◆ **Data**:
File: src/rtl/seq_det_pkg.sv
// Shared types and defaults for the parametrised serial pattern detector.
// Optional match counter is enabled by defining SEQ_DET_MATCH_COUNT_EN.
package seq_det_pkg;

  localparam logic [3:0]  DEF_PATTERN = 4'b1010;
  localparam int unsigned DEF_LEN     = 4;
  localparam logic        DEF_OVERLAP = 1'b1;

  typedef enum logic [1:0] {
    IDLE  = 2'd0,
    ARMED = 2'd1,
    MATCH = 2'd2
  } state_e;

  // Out-of-range lengths (0 or above the maximum) select the full window.
  function automatic int unsigned clamp_len(input int unsigned len, input int unsigned max_len);
    return ((len == 0) || (len > max_len)) ? max_len : len;
  endfunction

endpackage

File: src/rtl/seq_det_window.sv
// History shift register, fill counter and window comparator of the detector.
// Match condition is evaluated on the post-shift history and fill values.
module seq_det_window #(
  parameter int unsigned MAX_LEN = 8,
  parameter int unsigned LEN_W   = $clog2(MAX_LEN + 1)
) (
  input  logic               clk,
  input  logic               reset_n,
  input  logic               i_clear,
  input  logic               i_shift,
  input  logic               i_bit,
  input  logic [MAX_LEN-1:0] i_pattern,
  input  logic [LEN_W-1:0]   i_len,
  input  logic               i_overlap,
  output logic               o_match_c,
  output logic               o_full_c,
  output logic               o_full_next_c
);

  logic [MAX_LEN-1:0] r_history;
  logic [LEN_W-1:0]   r_fill;
  logic [MAX_LEN-1:0] w_history_next;
  logic [LEN_W-1:0]   w_fill_next;
  logic [MAX_LEN-1:0] w_mask;

  always_comb begin
    w_history_next = {r_history[MAX_LEN-2:0], i_bit};
    w_fill_next    = (r_fill == LEN_W'(MAX_LEN)) ? r_fill : r_fill + LEN_W'(1);
    w_mask         = '0;
    for (int i = 0; i < MAX_LEN; i++) begin
      w_mask[i] = (i < int'(i_len));
    end
  end

  assign o_match_c     = i_shift && (w_fill_next >= i_len) &&
                         ((w_history_next & w_mask) == (i_pattern & w_mask));
  assign o_full_c      = (r_fill >= i_len);
  assign o_full_next_c = (w_fill_next >= i_len);

  // Non-overlap mode restarts the fill count so the next match needs fresh bits.
  always_ff @(posedge clk or negedge reset_n) begin
    if (!reset_n) begin
      r_history <= '0;
      r_fill    <= '0;
    end else if (i_clear) begin
      r_history <= '0;
      r_fill    <= '0;
    end else if (i_shift) begin
      r_history <= w_history_next;
      r_fill    <= (o_match_c && !i_overlap) ? '0 : w_fill_next;
    end
  end

endmodule

File: src/rtl/param_sequence_detector.sv
// Runtime-programmable Moore serial pattern detector with registered match pulse.
// Define SEQ_DET_MATCH_COUNT_EN to build the saturating match counter.
module param_sequence_detector
  import seq_det_pkg::*;
#(
  parameter  int unsigned MAX_LEN = 8,
  parameter  int unsigned CNT_W   = 16,
  localparam int unsigned LEN_W   = $clog2(MAX_LEN + 1)
) (
  input  logic               clk,
  input  logic               reset_n,
  input  logic               in,
  input  logic               in_valid,
  input  logic               cfg_load,
  input  logic [MAX_LEN-1:0] cfg_pattern,
  input  logic [LEN_W-1:0]   cfg_len,
  input  logic               cfg_overlap,
  output logic               out,
  output logic [CNT_W-1:0]   match_count
);

  logic [MAX_LEN-1:0] r_pattern;
  logic [LEN_W-1:0]   r_len;
  logic               r_overlap;
  state_e             r_state;
  state_e             w_state_next;
  logic               r_out;
  logic               w_accept;
  logic               w_match;
  logic               w_full;
  logic               w_full_next;

  assign w_accept = in_valid && !cfg_load;

  seq_det_window #(
    .MAX_LEN (MAX_LEN),
    .LEN_W   (LEN_W)
  ) u_window (
    .clk           (clk),
    .reset_n       (reset_n),
    .i_clear       (cfg_load),
    .i_shift       (w_accept),
    .i_bit         (in),
    .i_pattern     (r_pattern),
    .i_len         (r_len),
    .i_overlap     (r_overlap),
    .o_match_c     (w_match),
    .o_full_c      (w_full),
    .o_full_next_c (w_full_next)
  );

  // Configuration registers; reset restores the fixed 1010 detector.
  always_ff @(posedge clk or negedge reset_n) begin
    if (!reset_n) begin
      r_pattern <= MAX_LEN'(DEF_PATTERN);
      r_len     <= LEN_W'(clamp_len(DEF_LEN, MAX_LEN));
      r_overlap <= DEF_OVERLAP;
    end else if (cfg_load) begin
      r_pattern <= cfg_pattern;
      r_len     <= LEN_W'(clamp_len(32'(cfg_len), MAX_LEN));
      r_overlap <= cfg_overlap;
    end
  end

  always_ff @(posedge clk or negedge reset_n) begin
    if (!reset_n) begin
      r_state <= IDLE;
      r_out   <= 1'b0;
    end else begin
      r_state <= w_state_next;
      r_out   <= (w_state_next == MATCH);
    end
  end

  always_comb begin
    w_state_next = r_state;
    if (cfg_load) begin
      w_state_next = IDLE;
    end else begin
      case (r_state)
        IDLE, ARMED: begin
          if (in_valid) begin
            w_state_next = w_match ? MATCH : (w_full_next ? ARMED : IDLE);
          end
        end
        MATCH: begin
          if (in_valid) begin
            w_state_next = w_match ? MATCH : (w_full_next ? ARMED : IDLE);
          end else begin
            w_state_next = w_full ? ARMED : IDLE;
          end
        end
        default: w_state_next = IDLE;
      endcase
    end
  end

  assign out = r_out;

`ifdef SEQ_DET_MATCH_COUNT_EN
  logic [CNT_W-1:0] r_count;

  // Counts cycles in which out is being set, holding at the maximum value.
  always_ff @(posedge clk or negedge reset_n) begin
    if (!reset_n) begin
      r_count <= '0;
    end else if (cfg_load) begin
      r_count <= '0;
    end else if ((w_state_next == MATCH) && (r_count != '1)) begin
      r_count <= r_count + CNT_W'(1);
    end
  end

  assign match_count = r_count;
`else
  assign match_count = '0;
`endif

endmodule
File: config.mk
export PLATFORM = sky130hd
export DESIGN_NAME = param_sequence_detector
export DESIGN_NICKNAME = d
export VERILOG_FILES = /design/src/rtl/seq_det_pkg.sv /design/src/rtl/seq_det_window.sv /design/src/rtl/param_sequence_detector.sv
export SDC_FILE = /design/constraint.sdc
export NUM_CORES = 1
export LEC_CHECK = 0
export CORE_ASPECT_RATIO = 1.1
export CORE_MARGIN = 2
export CORE_UTILIZATION = 35
export CTS_CLUSTER_SIZE = 30
export DETAILED_ROUTE_END_ITERATION = 7
export SLEW_MARGIN = 20
export SYNTH_ARGS = -nofsm -noshare
export SYNTH_HDL_FRONTEND = slang
export SYNTH_SLANG_ARGS = --single-unit
export TNS_END_PERCENT = 50
File: constraint.sdc
create_clock -name clk -period 6.05 [get_ports clk]
set_input_delay 1.21 -clock clk [delete_from_list [all_inputs] [get_ports clk]]
set_output_delay 1.21 -clock clk [all_outputs]
set_load 0.05 [all_outputs]
==> Word level (Yosys, flattened, before mapping) <==
Cells that the tools add are included.
{ "totals": {"inputBits": 18, "reg_bits": 27, "out_inout_bits": 17, "elab_cells": 51} }
{ "classes": {"add_sub_neg": 1, "n_reduce_logical": 11, "n_bitwise": 2, "n_eq_ne": 5, "n_lt_le_gt_ge": 11, "muxes": 14} }
{ "ops": {"columns": ["operator", "n"], "rows": [
  ["$mux W4", 5],
  ["$and A8 B8 Y8", 2],
  ["$lt A3 B4 Y1 const A", 4],
  ["$mux W7", 2],
  ["$eq A8 B8 Y1", 1],
  ["$ge A4 B4 Y1", 2],
  ["$lt A1 B4 Y1 const A", 2],
  ["$lt A2 B4 Y1 const A", 2],
  ["$mux W2", 4],
  ["$add A4 B1 Y4 const B", 1],
  ["$eq A2 B2 Y1 const B", 2],
  ["$eq A4 B4 Y1 const B", 1],
  ["$gt A4 B4 Y1 const B", 1],
  ["$logic_and A1 B1 Y1", 4],
  ["$logic_not A4 Y1", 1],
  ["$pmux W2 S2", 1],
  ["$eq A2 B1 Y1 const B", 1],
  ["$logic_not A1 Y1", 2],
  ["$logic_not A2 Y1", 1],
  ["$mux W1", 2],
  ["$reduce_bool A2 Y1", 1],
  ["$reduce_or A2 Y1", 1],
  ["$logic_or A1 B1 Y1", 1]
]} }

==> Depth between registers and ports, before layout <==
{ "depth": {"ltp_word": 10, "depth_mapped": 12, "mapped_depth_nobuf": 11} }

==> By module <==
A second synthesis with hierarchy kept.
{ "unflattened": {"hier_cells": 161, "hier_area_um2": 1669.1} }
{ "by_module_without_submodules": {"columns": ["module", "seq_area_each_um2", "instances", "area_each_um2", "cells_each"], "rows": [
  ["seq_det_window", 275.3, 1, 895.9, 96],
  ["param_sequence_detector", 405.4, 1, 773.2, 65]
]} }

==> Worst setup path before layout <==
OpenSTA, ideal clock, no wires.
{ "synth_timing": {"path_type": "input to register", "from": "in in_valid", "to": "reg u_window.r_fill[0]", "path_slack_ps": 3941, "cell_stages": 6, "required_time_ps": 5911, "arrival_time_ps": 1970, "setup_ps": 139, "path_buffers": 1, "cell_sequence": "nor2b_1 > o21ai_0 > nor2_1 > and4_1 > buf_6 > o32ai_2"} }
{ "synth_via": {"elab_chain_len": 7, "elab_cells_between_ends": 8, "classes_between": "mux (3); reduce/logical (5)"} }
{ "synth_lines": {"columns": ["element", "line_no", "source"], "rows": [
  ["start, declared", "param_sequence_detector.sv:13", "input logic in_valid,"],
  ["$logic_and A1 B1 Y1 (*)", "param_sequence_detector.sv:33", "assign w_accept = in_valid && !cfg_load;"],
  ["$logic_and A1 B1 Y1 (2 in a row)", "seq_det_window.sv:35", "assign o_match_c = i_shift && (w_fill_next >= i_len) &&"],
  ["$logic_and A1 B1 Y1", "seq_det_window.sv:50", "r_fill <= (o_match_c && !i_overlap) ? '0 : w_fill_next;"],
  ["$mux W4", "seq_det_window.sv:50", null],
  ["$mux W4", "seq_det_window.sv:48", "end else if (i_shift) begin"],
  ["$mux W4", "seq_det_window.sv:45", "end else if (i_clear) begin"],
  ["end signal, assigned", "seq_det_window.sv:50", null],
  ["end, declared", "seq_det_window.sv:21", "logic [LEN_W-1:0] r_fill;"]
]} }
Mark *: on every way between the ends. The rest lies on a longest branch, timed or not. The select of a mux whose other input is x is not followed.
A chain may end at the register's enable or synchronous reset.

==> Final worst setup path <==
{ "layout_timing": {"from": "in in_valid", "to": "reg r_out (netlist: out)"} }
{ "layout_via": {"elab_chain_len": 8, "elab_cells_between_ends": 9, "classes_between": "eq/ne (1); mux (5); reduce/logical (3)"} }
{ "layout_lines": {"columns": ["element", "line_no", "source"], "rows": [
  ["$logic_and A1 B1 Y1", "param_sequence_detector.sv:33", null],
  ["$logic_and A1 B1 Y1 (2 in a row)", "seq_det_window.sv:35", null],
  ["$mux W2", "param_sequence_detector.sv:83, param_sequence_detector.sv:88", null],
  ["$mux W2, on equally long branches", "param_sequence_detector.sv:87, param_sequence_detector.sv:82", null],
  ["$pmux W2 S2 (*)", "param_sequence_detector.sv:80", "case (r_state)"],
  ["$mux W2 (*)", "param_sequence_detector.sv:77", "if (cfg_load) begin"],
  ["$eq A2 B2 Y1 (*)", "param_sequence_detector.sv:71", "r_out <= (w_state_next == MATCH);"],
  ["end signal, assigned", "param_sequence_detector.sv:71", null],
  ["end, declared", "param_sequence_detector.sv:27", "logic r_out;"]
]} }
Mark *: on every way between the ends. The rest lies on a longest branch, timed or not.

◆ **What is needed**: Among the lines above, which hold the word "null"? Report each one.

◆ **Response for this exercise**:
  ["$mux W4", "seq_det_window.sv:50", null],
  ["end signal, assigned", "seq_det_window.sv:50", null],
  ["$logic_and A1 B1 Y1", "param_sequence_detector.sv:33", null],
  ["$logic_and A1 B1 Y1 (2 in a row)", "seq_det_window.sv:35", null],
  ["$mux W2", "param_sequence_detector.sv:83, param_sequence_detector.sv:88", null],
  ["$mux W2, on equally long branches", "param_sequence_detector.sv:87, param_sequence_detector.sv:82", null],
  ["end signal, assigned", "param_sequence_detector.sv:71", null],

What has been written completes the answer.